По совету мамы мы с соучениками по четвертому классу выступали перед пациентами госпиталя. Кто умел петь — пел, кто-то танцевал или декламировал. Мы же с Витей Фалиным разыгрывали «сценку»: появлялся я в чаплинском котелке (из старой маминой шляпки) и с усиками, в руке — полуметровая картонная «опасная» бритва, в другой — помазок (малярная кисть). Зитька — клиент — с опаской садился на стул, к которому я его приматывал веревкой. Около стула стоял таз с ватой, изображавшей мыльную пену. Я водил малярной кистью по лицу «клиента», а затем начинал «бритье». Витя орал во весь голос, а потом вместе со стулом убегал «за кулисы».

Номер этот пользовался неизменным успехом и всякий раз вызывал восторженный хохот зрителей.

 

* * *

 

Однажды мама увидела плакат, подготовленный госпитальным замполитом: «Как бы я ни был занят, я обязательно прочитываю 500 страниц художественной литературы в день. Сталин». Мама засомневалась и высказала замполиту свои сомнения: «Как бы не напутать, пятьсот страниц в день прочесть невозможно занятому человеку, не приняли бы за издевку». Тот, естественно, тоже заволновался, стал звонить в политуправление, уточнять, оказалось, все правильно. «Ну и перепугала ты меня, Ронкина: невозможно, невозможно» — это же Сталин, а не мы с тобой!» Плакат этот видел я и сам, обратил на него внимание потому, наверное, что ухитрился подслушать взрослые разговоры.
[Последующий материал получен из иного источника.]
==> src/design/spk_pkg.sv <==
// Package: offsets, decode codes, field positions and reset values
`default_nettype none
package spk_pkg;
   localparam int STRANDS = 64;
   localparam logic [39:0] OFF_IRQ_IDENT = 40'h00_0000_0000;
   localparam logic [39:0] OFF_STRAND_IDENT = 40'h00_0000_0010;
   localparam logic [39:0] OFF_RUN_RW = 40'h00_0000_0050;
   localparam logic [39:0] OFF_RUN_STATUS = 40'h00_0000_0058;
   localparam logic [39:0] OFF_RUN_SET = 40'h00_0000_0060;
   localparam logic [39:0] OFF_RUN_CLEAR = 40'h00_0000_0068;
   localparam logic [39:0] OFF_SERIAL = 40'h80_0000_1000;
   localparam logic [39:0] OFF_FUSE = 40'h80_0000_1008;
   localparam logic [39:0] OFF_AVAIL = 40'h80_0000_1010;
   localparam logic [63:0] RST_FUSE = 64'hFFFF_FFFF_FFFF_FFFF;
   localparam logic [63:0] RST_AVAIL = 64'hFFFF_FFFF_FFFF_FFFF;
   localparam logic [63:0] RST_RUN = 64'h0000_0000_0000_0001;
   localparam logic [5:0] STRANDS_PER_CORE_M1 = 6'h07;
   localparam logic [5:0] VPROC_M1 = 6'h3F;
   localparam int STRAND_HI_LSB = 32;
   localparam int VPROC_HI_LSB = 16;
   localparam logic [7:0] CODE_OWN = 8'h80;
   localparam logic [7:0] CODE_CLK = 8'h83;
   localparam logic [7:0] CODE_MEM = 8'h84;
   localparam logic [7:0] CODE_TEST = 8'h85;
   localparam logic [7:0] CODE_DEBUG = 8'h86;
   localparam logic [7:0] CODE_DMA = 8'h88;
   localparam logic [7:0] CODE_RESET = 8'h89;
   localparam logic [7:0] CODE_SHARED = 8'h90;
   localparam logic [7:0] CODE_PCIE_LO = 8'hC0;
   localparam logic [7:0] CODE_PCIE_HI = 8'hCF;
   localparam logic [7:0] CODE_BOOT = 8'hFF;
   typedef enum logic [3:0] {
      SPK_TGT_NONE, SPK_TGT_RSVD, SPK_TGT_OWN, SPK_TGT_CLK, SPK_TGT_MEM,
      SPK_TGT_TEST, SPK_TGT_DEBUG, SPK_TGT_DMA, SPK_TGT_RESET,
      SPK_TGT_SHARED, SPK_TGT_PCIE, SPK_TGT_BOOT
   } spk_tgt_e;
endpackage : spk_pkg
`default_nettype wire

==> src/design/spk_addr_decode.sv <==
// Registered upper-byte decode of an I/O physical address
`default_nettype none
module spk_addr_decode (
   input wire logic i_clk,
   input wire logic i_rst,
   input wire logic i_valid,
   input wire logic [39:0] i_addr,
   output logic o_valid,
   output spk_pkg::spk_tgt_e o_target,
   output logic [1:0] o_mem_sel
);
   function automatic spk_pkg::spk_tgt_e spk_route(input logic [7:0] code);
      spk_pkg::spk_tgt_e t;
      t = spk_pkg::SPK_TGT_RSVD;
      if (!code[7]) begin
         t = spk_pkg::SPK_TGT_NONE;
      end else if (code[7:5] == 3'b101) begin
         t = spk_pkg::SPK_TGT_NONE;
      end else if (code >= spk_pkg::CODE_PCIE_LO && code <= spk_pkg::CODE_PCIE_HI) begin
         t = spk_pkg::SPK_TGT_PCIE;
      end else begin
         case (code)
            spk_pkg::CODE_OWN: t = spk_pkg::SPK_TGT_OWN;
            spk_pkg::CODE_CLK: t = spk_pkg::SPK_TGT_CLK;
            spk_pkg::CODE_MEM: t = spk_pkg::SPK_TGT_MEM;
            spk_pkg::CODE_TEST: t = spk_pkg::SPK_TGT_TEST;
            spk_pkg::CODE_DEBUG: t = spk_pkg::SPK_TGT_DEBUG;
            spk_pkg::CODE_DMA: t = spk_pkg::SPK_TGT_DMA;
            spk_pkg::CODE_RESET: t = spk_pkg::SPK_TGT_RESET;
            spk_pkg::CODE_SHARED: t = spk_pkg::SPK_TGT_SHARED;
            spk_pkg::CODE_BOOT: t = spk_pkg::SPK_TGT_BOOT;
            default: t = spk_pkg::SPK_TGT_RSVD;
         endcase
      end
      return t;
   endfunction : spk_route

   always_ff @(posedge i_clk) begin
      if (i_rst) begin
         o_valid <= 1'b0;
         o_target <= spk_pkg::SPK_TGT_NONE;
         o_mem_sel <= 2'b00;
      end else begin
         o_valid <= i_valid;
         o_target <= spk_route(i_addr[39:32]);
         o_mem_sel <= i_addr[13:12];
      end
   end
endmodule : spk_addr_decode
`default_nettype wire

==> src/design/spk_park_vec.sv <==
// Strand-run control vector with set, clear and last-strand protection
`default_nettype none
module spk_park_vec #(
   parameter int STRANDS = 64
) (
   input wire logic i_clk,
   input wire logic i_rst,
   input wire logic i_set_we,
   input wire logic i_clr_we,
   input wire logic [STRANDS-1:0] i_data,
   input wire logic [5:0] i_requester,
   output logic [STRANDS-1:0] o_run
);
   logic [STRANDS-1:0] run_d;
   initial begin
      if (STRANDS != 64) $error("spk_park_vec serves 64 strands only");
   end
   always_comb begin
      run_d = o_run;
      if (i_set_we) begin
         run_d = o_run | i_data;
      end else if (i_clr_we) begin
         run_d = o_run & ~i_data;
         if (run_d == '0) begin
            run_d[i_requester] = 1'b1;
         end
      end
   end
   always_ff @(posedge i_clk) begin
      if (i_rst) begin
         o_run <= spk_pkg::RST_RUN;
      end else begin
         o_run <= run_d;
      end
   end
endmodule : spk_park_vec
`default_nettype wire

==> src/design/spk_ncu_regs.sv <==
// Shared strand-park registers, identity registers, management registers and I/O decode
`default_nettype none
//Contract
// - Write to set port sets run bits where data is one.
// - Write to clear port clears run bits where data is one.
// - Update parking all strands keeps the requesting strand running.
// - Self-parked strand executes nothing after the parking instruction.
// - Interrupt identity reads zero in 15:6, own identifier in 5:0.
// - Strand identity reads 7 in 37:32 and 3F in 21:16.
// - Identifier is core number in 5:3, strand in 2:0.
// - Forty-bit addresses; bit 39 selects memory or I/O.
// - Decode target from the eight top address bits.
// - Codes 00-7F, A0-BF unhandled; unlisted codes reserved.
// - Code 90 selects shared alternate-space registers.
// - Code 84 selects memory controller by bits 13:12.
// - Codes 80,83,85,86,88,89,FF route to their units.
// - Serial number is read-only with fixed documented fields.
// - Fuse status is read-only fuse value, all ones by default.
// - Strand availability mirrors fuses, same value per core.
// - Codes C0 through CF reserved for PCIe mapping.
// - Run control holds one bit per strand, one means run.
// - Running status shows one for running strands.
module spk_ncu_regs #(
   parameter int STRANDS = 64
) (
   input wire logic i_clk,
   input wire logic i_rst,
   input wire logic i_req,
   input wire logic i_we,
   input wire logic [39:0] i_addr,
   input wire logic [63:0] i_wdata,
   input wire logic [5:0] i_requester,
   input wire logic [63:0] i_serial,
   input wire logic [63:0] i_fuse,
   input wire logic [7:0] i_core_avail,
   input wire logic [63:0] i_strand_running,
   output logic o_rvalid,
   output logic [63:0] o_rdata,
   output logic [63:0] o_run_ctl,
   output logic [63:0] o_halt_now,
   output logic o_io_valid,
   output spk_pkg::spk_tgt_e o_io_target,
   output logic [1:0] o_mem_sel
);
   logic set_we;
   logic clr_we;
   logic [63:0] run_vec;
   logic [63:0] serial_q;
   logic [63:0] fuse_q;
   logic [63:0] avail_q;
   logic [63:0] status_q;
   logic fuse_loaded_q;
   logic [63:0] rdata_d;

   initial begin
      if (STRANDS != spk_pkg::STRANDS) $error("spk_ncu_regs serves 64 strands only");
   end

   assign set_we = i_req && i_we && i_addr == spk_pkg::OFF_RUN_SET;
   assign clr_we = i_req && i_we && i_addr == spk_pkg::OFF_RUN_CLEAR;

   spk_park_vec #(.STRANDS(STRANDS)) u_park (
      .i_clk(i_clk),
      .i_rst(i_rst),
      .i_set_we(set_we),
      .i_clr_we(clr_we),
      .i_data(i_wdata),
      .i_requester(i_requester),
      .o_run(run_vec)
   );

   spk_addr_decode u_dec (
      .i_clk(i_clk),
      .i_rst(i_rst),
      .i_valid(i_req),
      .i_addr(i_addr),
      .o_valid(o_io_valid),
      .o_target(o_io_target),
      .o_mem_sel(o_mem_sel)
   );

   // Fuse-fed values captured once after reset release; never written by software
   always_ff @(posedge i_clk) begin
      if (i_rst) begin
         fuse_loaded_q <= 1'b0;
         serial_q <= '0;
         fuse_q <= spk_pkg::RST_FUSE;
         avail_q <= spk_pkg::RST_AVAIL;
      end else if (!fuse_loaded_q) begin
         fuse_loaded_q <= 1'b1;
         serial_q <= i_serial;
         fuse_q <= i_fuse;
         for (int c = 0; c < 8; c++) begin
            avail_q[c*8 +: 8] <= {8{i_core_avail[c]}};
         end
      end
   end

   always_ff @(posedge i_clk) begin
      if (i_rst) begin
         status_q <= '0;
      end else begin
         status_q <= i_strand_running;
      end
   end

   // Run control drives strands; a self-park pulses o_halt_now for the requester one cycle before o_run_ctl clears it
   always_ff @(posedge i_clk) begin
      if (i_rst) begin
         o_run_ctl <= spk_pkg::RST_RUN;
         o_halt_now <= '0;
      end else begin
         o_run_ctl <= run_vec;
         o_halt_now <= '0;
         if (clr_we && i_wdata[i_requester] && (run_vec & ~i_wdata) != '0) begin
            o_halt_now[i_requester] <= 1'b1;
         end
      end
   end

   always_comb begin
      rdata_d = '0;
      case (i_addr)
         spk_pkg::OFF_IRQ_IDENT: rdata_d[5:0] = i_requester;
         spk_pkg::OFF_STRAND_IDENT: begin
            rdata_d[spk_pkg::STRAND_HI_LSB +: 6] = spk_pkg::STRANDS_PER_CORE_M1;
            rdata_d[spk_pkg::VPROC_HI_LSB +: 6] = spk_pkg::VPROC_M1;
            rdata_d[5:0] = i_requester;
         end
         spk_pkg::OFF_RUN_RW: rdata_d = run_vec;
         spk_pkg::OFF_RUN_STATUS: rdata_d = status_q;
         spk_pkg::OFF_SERIAL: rdata_d = serial_q;
         spk_pkg::OFF_FUSE: rdata_d = fuse_q;
         spk_pkg::OFF_AVAIL: rdata_d = avail_q;
         default: rdata_d = '0;
      endcase
   end

   always_ff @(posedge i_clk) begin
      if (i_rst) begin
         o_rvalid <= 1'b0;
         o_rdata <= '0;
      end else begin
         o_rvalid <= i_req && !i_we;
         o_rdata <= (i_req && !i_we) ? rdata_d : '0;
      end
   end
endmodule : spk_ncu_regs
`default_nettype wire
Потом мама перешла в отдел тыла Северного флота на должность инспектора по кадрам. Именно там, когда начальник по-

 

- 48 -

просил ее составить конспект для занятий по повышению квалификации, ей почему-то вручили папку с документами под грифом «совершенно секретно» («допуск» у нее, конечно же, был, но совсем не на ту степень секретности, которая была обозначена) В папке были собраны данные о нейтральной Швеции: пропускная способность дорог, характеристики мостов, глубина бродов и т.п. Конспект должен был служить материалом к теме «Развертывание тыловых служб в боевых условиях». (Естественно, об этой папке я узнал через много лет.)

Между тем стройбат, где служил отец, был расформирован. Солдат распустили по домам, офицеры получили новые назначения. Отцу присвоили следующее звание, но уже не майора, а капитана третьего ранга, переодели в морскую форму и назначили помощником командира Дома офицеров Северного флота. Ваенгу же стали именовать Североморском. Впрочем, названия Нижняя и Верхняя Ваенга сохранились.